> **WHAT YOU NEED TO DO**: Transcribe exactly the lines that fall between the one holding "clock buffer: 18 / 344" and the one holding "grt_max_degree: 105", inclusive, from the entries below.
━━━━━━━━━━━━━━━━━━━━
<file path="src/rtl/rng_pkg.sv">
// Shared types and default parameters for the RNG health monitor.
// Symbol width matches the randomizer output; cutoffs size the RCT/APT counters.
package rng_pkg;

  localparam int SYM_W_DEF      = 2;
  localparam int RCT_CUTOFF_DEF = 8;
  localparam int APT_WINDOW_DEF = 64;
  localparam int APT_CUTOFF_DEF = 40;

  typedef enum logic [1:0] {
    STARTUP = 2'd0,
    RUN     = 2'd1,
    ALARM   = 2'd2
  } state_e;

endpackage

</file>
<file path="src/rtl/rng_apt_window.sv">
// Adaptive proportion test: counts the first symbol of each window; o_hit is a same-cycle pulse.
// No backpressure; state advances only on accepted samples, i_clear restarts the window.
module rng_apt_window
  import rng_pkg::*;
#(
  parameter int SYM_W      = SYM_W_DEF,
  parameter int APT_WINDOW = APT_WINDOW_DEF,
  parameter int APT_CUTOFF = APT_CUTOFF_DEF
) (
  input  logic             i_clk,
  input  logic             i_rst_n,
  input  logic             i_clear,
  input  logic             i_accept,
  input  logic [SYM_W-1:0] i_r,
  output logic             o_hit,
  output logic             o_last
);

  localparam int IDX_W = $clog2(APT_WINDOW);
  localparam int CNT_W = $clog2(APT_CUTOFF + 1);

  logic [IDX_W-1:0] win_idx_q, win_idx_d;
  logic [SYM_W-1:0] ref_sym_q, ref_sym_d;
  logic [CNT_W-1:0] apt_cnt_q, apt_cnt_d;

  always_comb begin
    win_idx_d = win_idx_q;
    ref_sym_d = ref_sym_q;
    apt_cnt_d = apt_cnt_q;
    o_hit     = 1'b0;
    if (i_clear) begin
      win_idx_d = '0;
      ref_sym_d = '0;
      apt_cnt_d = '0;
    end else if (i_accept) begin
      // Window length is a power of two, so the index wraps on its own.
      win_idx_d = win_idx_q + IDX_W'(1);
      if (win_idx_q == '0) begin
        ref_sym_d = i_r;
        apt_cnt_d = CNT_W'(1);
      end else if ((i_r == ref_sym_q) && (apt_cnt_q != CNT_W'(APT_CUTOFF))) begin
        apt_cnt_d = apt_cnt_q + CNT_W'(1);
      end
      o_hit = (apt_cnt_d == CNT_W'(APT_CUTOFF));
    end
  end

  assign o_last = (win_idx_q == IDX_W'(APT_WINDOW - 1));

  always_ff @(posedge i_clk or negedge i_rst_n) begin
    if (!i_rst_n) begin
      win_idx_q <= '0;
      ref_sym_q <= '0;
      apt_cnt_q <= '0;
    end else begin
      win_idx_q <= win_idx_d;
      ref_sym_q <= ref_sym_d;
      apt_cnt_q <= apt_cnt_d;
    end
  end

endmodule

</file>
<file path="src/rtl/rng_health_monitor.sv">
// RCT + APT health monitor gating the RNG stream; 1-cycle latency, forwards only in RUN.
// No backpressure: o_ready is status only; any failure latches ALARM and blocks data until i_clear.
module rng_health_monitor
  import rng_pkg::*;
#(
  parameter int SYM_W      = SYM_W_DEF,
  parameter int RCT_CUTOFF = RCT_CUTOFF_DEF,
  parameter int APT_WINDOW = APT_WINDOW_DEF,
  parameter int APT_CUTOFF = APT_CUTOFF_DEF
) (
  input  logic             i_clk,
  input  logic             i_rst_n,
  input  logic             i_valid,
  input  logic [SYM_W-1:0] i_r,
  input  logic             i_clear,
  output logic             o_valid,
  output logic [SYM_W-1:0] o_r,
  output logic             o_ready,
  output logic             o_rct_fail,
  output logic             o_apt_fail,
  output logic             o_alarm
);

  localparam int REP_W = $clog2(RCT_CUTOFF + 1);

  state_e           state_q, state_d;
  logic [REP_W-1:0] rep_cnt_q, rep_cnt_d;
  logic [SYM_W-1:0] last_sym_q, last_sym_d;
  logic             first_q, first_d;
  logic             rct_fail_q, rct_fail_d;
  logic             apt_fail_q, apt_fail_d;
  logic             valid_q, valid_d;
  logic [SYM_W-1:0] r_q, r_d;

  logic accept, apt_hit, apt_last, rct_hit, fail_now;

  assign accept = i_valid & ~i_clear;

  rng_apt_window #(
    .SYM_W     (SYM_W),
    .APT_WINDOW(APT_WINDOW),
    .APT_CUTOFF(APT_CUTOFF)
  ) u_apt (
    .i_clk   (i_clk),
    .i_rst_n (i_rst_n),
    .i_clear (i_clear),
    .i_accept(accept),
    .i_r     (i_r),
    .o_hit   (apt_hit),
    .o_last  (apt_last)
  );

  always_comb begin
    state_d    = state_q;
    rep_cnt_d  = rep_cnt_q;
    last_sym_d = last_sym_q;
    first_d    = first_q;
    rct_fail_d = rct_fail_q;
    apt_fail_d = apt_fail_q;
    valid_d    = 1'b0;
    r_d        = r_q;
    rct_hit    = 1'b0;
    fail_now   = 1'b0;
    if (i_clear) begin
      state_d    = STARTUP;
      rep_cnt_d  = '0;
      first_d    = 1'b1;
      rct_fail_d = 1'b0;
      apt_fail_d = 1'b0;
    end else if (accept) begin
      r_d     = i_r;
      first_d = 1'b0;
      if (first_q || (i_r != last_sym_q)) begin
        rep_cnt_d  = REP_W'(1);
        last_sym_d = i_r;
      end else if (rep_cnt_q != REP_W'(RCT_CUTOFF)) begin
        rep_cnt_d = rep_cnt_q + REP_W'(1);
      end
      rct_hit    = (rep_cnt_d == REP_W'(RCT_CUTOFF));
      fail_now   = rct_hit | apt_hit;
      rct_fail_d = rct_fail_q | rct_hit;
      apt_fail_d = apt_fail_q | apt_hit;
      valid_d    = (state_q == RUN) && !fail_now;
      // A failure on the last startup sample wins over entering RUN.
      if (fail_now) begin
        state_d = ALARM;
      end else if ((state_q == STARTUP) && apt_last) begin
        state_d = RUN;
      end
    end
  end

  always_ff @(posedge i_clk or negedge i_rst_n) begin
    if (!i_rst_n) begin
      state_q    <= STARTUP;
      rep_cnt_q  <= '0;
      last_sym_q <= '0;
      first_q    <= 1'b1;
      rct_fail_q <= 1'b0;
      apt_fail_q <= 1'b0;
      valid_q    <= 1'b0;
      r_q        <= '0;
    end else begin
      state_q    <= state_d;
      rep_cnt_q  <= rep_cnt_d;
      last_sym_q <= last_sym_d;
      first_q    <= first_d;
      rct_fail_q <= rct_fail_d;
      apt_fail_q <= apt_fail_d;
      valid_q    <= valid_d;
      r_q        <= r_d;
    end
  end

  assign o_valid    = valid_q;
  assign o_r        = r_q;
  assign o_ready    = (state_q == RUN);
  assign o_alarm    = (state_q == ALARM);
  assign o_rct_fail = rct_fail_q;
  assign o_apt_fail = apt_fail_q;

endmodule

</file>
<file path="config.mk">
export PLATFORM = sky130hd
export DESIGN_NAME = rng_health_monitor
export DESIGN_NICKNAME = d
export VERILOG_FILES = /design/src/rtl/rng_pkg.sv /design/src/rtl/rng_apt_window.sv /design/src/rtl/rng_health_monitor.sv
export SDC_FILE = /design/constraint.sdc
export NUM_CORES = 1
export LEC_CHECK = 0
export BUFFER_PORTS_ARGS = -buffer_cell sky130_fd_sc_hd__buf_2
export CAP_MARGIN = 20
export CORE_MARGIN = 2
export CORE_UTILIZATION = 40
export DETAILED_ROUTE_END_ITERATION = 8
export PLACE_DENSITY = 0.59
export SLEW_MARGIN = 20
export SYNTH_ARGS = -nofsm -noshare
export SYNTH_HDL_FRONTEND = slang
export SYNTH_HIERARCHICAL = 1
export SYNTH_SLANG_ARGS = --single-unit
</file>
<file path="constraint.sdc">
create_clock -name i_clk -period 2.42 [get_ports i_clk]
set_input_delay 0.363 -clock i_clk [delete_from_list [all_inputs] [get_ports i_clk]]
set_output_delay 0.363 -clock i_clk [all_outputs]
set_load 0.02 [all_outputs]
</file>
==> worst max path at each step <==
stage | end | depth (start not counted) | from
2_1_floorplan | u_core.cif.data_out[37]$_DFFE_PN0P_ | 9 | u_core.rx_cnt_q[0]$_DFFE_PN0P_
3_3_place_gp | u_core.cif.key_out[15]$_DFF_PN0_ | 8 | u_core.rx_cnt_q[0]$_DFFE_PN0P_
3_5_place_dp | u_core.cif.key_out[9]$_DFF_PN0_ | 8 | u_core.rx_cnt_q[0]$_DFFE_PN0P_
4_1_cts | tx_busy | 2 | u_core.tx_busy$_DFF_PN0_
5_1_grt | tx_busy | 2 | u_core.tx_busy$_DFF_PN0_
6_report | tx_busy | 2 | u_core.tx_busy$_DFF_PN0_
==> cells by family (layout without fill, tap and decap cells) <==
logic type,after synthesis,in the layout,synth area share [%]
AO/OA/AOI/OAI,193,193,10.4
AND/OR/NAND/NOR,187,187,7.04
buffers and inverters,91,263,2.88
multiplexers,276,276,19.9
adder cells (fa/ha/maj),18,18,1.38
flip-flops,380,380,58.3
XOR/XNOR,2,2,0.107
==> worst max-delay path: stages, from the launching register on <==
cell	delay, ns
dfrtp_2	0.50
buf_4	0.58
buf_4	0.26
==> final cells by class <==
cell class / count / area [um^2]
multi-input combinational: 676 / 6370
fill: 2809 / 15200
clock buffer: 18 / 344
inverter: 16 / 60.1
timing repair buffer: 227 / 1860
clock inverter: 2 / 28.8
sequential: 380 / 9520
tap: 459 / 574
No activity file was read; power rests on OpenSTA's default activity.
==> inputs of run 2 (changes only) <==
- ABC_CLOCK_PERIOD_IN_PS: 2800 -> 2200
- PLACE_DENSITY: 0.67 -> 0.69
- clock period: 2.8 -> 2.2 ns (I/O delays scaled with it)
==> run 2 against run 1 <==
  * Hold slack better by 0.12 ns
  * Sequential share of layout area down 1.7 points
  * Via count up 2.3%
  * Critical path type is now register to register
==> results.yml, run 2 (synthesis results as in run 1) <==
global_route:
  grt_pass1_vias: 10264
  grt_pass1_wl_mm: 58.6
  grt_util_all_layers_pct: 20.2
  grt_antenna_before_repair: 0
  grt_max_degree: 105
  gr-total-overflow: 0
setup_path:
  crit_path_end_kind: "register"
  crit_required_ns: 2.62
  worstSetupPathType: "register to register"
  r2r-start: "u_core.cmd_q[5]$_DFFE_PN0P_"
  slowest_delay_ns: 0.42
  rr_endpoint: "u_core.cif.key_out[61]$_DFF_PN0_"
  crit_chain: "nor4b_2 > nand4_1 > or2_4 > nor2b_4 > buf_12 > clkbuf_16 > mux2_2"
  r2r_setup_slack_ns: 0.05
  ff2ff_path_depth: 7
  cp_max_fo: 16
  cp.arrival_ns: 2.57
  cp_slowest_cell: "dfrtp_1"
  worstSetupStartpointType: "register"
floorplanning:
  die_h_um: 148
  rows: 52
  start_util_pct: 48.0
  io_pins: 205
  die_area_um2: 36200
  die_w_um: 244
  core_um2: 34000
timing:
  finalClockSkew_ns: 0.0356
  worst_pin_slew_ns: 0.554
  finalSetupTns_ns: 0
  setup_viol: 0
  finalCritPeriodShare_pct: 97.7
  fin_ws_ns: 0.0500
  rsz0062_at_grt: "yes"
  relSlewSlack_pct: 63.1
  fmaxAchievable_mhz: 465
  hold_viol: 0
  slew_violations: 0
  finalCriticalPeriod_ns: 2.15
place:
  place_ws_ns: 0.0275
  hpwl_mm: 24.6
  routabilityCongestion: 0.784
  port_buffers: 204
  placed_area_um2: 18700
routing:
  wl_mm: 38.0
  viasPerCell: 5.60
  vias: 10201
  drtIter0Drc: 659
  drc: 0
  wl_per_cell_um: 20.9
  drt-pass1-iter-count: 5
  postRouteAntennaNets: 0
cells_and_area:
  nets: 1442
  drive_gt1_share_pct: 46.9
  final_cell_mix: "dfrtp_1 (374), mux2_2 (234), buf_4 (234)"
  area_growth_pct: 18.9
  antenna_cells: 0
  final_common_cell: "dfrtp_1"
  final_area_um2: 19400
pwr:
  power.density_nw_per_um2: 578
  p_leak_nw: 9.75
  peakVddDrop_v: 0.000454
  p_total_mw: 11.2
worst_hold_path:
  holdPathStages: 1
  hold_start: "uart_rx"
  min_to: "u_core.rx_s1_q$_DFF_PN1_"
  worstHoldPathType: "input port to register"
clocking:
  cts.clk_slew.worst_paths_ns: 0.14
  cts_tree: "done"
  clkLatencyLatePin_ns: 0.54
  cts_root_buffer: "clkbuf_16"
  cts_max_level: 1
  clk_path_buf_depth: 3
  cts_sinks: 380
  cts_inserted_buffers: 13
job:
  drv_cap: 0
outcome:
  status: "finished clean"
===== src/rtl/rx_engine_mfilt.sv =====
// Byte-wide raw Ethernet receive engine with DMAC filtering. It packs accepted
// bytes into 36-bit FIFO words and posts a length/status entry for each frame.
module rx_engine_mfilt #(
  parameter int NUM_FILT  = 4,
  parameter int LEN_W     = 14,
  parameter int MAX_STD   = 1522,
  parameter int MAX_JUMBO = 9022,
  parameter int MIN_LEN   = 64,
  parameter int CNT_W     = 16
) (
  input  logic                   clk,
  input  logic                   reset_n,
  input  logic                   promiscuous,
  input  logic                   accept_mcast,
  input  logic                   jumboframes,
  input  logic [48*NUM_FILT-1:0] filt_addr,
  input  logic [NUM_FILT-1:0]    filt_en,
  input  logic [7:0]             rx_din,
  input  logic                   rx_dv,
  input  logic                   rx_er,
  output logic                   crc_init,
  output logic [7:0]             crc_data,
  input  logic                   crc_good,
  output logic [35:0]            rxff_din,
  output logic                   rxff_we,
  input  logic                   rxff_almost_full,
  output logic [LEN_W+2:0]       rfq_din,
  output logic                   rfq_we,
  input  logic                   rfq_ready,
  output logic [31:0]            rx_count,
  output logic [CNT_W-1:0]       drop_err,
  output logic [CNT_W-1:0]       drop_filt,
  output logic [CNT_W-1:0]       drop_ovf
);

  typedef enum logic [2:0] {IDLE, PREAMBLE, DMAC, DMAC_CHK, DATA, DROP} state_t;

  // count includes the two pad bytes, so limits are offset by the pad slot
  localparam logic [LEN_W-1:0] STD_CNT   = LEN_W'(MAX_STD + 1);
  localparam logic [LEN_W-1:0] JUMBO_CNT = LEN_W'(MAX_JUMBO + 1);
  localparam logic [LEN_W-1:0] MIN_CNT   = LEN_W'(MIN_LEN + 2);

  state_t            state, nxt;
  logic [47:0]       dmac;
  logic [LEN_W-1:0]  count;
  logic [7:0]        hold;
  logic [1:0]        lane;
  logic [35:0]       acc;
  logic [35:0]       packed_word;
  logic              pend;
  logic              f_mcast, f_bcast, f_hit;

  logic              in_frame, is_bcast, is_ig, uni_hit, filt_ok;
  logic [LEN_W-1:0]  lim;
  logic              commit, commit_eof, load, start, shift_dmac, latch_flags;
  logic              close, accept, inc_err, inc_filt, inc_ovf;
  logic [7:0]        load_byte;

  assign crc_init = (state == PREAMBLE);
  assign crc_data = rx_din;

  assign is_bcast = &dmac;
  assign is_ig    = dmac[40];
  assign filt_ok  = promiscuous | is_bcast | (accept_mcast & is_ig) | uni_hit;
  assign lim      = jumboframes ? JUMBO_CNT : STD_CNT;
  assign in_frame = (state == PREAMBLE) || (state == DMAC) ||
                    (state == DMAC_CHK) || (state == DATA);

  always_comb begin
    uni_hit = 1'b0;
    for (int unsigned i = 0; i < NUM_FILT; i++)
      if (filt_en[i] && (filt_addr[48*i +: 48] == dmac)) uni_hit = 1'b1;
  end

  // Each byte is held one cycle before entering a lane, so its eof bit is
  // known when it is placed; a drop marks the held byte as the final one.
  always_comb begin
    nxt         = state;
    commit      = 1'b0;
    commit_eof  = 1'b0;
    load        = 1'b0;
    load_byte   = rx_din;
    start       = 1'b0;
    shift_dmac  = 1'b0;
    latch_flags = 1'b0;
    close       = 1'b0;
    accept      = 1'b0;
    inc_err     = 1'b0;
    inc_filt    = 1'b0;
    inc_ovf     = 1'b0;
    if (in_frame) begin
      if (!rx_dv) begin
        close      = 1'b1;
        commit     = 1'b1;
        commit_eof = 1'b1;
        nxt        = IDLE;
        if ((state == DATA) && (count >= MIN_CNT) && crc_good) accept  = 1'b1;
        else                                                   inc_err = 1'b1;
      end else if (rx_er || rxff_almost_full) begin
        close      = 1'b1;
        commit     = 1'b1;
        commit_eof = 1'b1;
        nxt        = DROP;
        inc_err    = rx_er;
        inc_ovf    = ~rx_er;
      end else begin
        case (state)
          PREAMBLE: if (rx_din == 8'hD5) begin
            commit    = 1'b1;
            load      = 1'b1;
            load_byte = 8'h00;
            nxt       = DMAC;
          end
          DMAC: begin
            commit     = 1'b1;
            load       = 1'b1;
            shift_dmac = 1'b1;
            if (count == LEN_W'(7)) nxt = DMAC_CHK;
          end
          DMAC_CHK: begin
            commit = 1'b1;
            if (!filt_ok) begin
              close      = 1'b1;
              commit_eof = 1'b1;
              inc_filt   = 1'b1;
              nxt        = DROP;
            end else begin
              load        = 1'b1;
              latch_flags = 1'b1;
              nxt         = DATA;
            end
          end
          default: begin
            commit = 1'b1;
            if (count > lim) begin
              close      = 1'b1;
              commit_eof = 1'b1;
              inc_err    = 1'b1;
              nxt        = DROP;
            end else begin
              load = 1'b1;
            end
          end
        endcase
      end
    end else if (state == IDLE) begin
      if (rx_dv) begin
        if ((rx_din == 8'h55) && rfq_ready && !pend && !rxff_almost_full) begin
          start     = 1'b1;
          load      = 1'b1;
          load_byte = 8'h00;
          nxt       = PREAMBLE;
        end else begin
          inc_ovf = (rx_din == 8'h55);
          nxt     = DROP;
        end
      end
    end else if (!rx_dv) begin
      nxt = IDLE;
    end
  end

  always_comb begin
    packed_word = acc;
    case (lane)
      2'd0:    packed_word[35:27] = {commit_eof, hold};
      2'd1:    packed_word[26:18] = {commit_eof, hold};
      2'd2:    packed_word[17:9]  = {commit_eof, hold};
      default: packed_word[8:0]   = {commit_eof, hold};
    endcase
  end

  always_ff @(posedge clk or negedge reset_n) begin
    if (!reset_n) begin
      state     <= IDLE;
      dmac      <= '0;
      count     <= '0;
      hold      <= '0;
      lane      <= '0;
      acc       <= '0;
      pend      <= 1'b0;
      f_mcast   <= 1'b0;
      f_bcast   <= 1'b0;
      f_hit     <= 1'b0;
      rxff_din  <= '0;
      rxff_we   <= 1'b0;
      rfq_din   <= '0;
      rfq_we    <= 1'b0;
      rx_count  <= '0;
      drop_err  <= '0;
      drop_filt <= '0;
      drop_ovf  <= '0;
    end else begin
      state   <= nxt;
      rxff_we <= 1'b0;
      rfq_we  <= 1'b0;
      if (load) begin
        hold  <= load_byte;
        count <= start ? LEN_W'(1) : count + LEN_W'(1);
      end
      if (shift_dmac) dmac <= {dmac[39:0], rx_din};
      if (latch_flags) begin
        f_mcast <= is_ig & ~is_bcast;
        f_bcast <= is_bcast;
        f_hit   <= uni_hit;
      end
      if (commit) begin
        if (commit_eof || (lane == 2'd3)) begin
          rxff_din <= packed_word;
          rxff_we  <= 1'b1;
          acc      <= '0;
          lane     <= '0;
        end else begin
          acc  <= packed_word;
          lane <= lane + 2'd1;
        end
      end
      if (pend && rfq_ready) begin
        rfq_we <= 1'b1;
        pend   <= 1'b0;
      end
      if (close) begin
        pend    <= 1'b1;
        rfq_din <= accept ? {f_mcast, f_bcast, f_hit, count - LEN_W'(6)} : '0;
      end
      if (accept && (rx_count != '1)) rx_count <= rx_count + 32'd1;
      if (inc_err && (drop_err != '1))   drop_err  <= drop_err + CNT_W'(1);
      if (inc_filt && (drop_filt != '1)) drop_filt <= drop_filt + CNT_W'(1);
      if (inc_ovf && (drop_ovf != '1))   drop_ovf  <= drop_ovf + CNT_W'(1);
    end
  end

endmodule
━━━━━━━━━━━━━━━━━━━━
> **RESPONSE BOX**:
clock buffer: 18 / 344
inverter: 16 / 60.1
timing repair buffer: 227 / 1860
clock inverter: 2 / 28.8
sequential: 380 / 9520
tap: 459 / 574
No activity file was read; power rests on OpenSTA's default activity.
==> inputs of run 2 (changes only) <==
- ABC_CLOCK_PERIOD_IN_PS: 2800 -> 2200
- PLACE_DENSITY: 0.67 -> 0.69
- clock period: 2.8 -> 2.2 ns (I/O delays scaled with it)
==> run 2 against run 1 <==
  * Hold slack better by 0.12 ns
  * Sequential share of layout area down 1.7 points
  * Via count up 2.3%
  * Critical path type is now register to register
==> results.yml, run 2 (synthesis results as in run 1) <==
global_route:
  grt_pass1_vias: 10264
  grt_pass1_wl_mm: 58.6
  grt_util_all_layers_pct: 20.2
  grt_antenna_before_repair: 0
  grt_max_degree: 105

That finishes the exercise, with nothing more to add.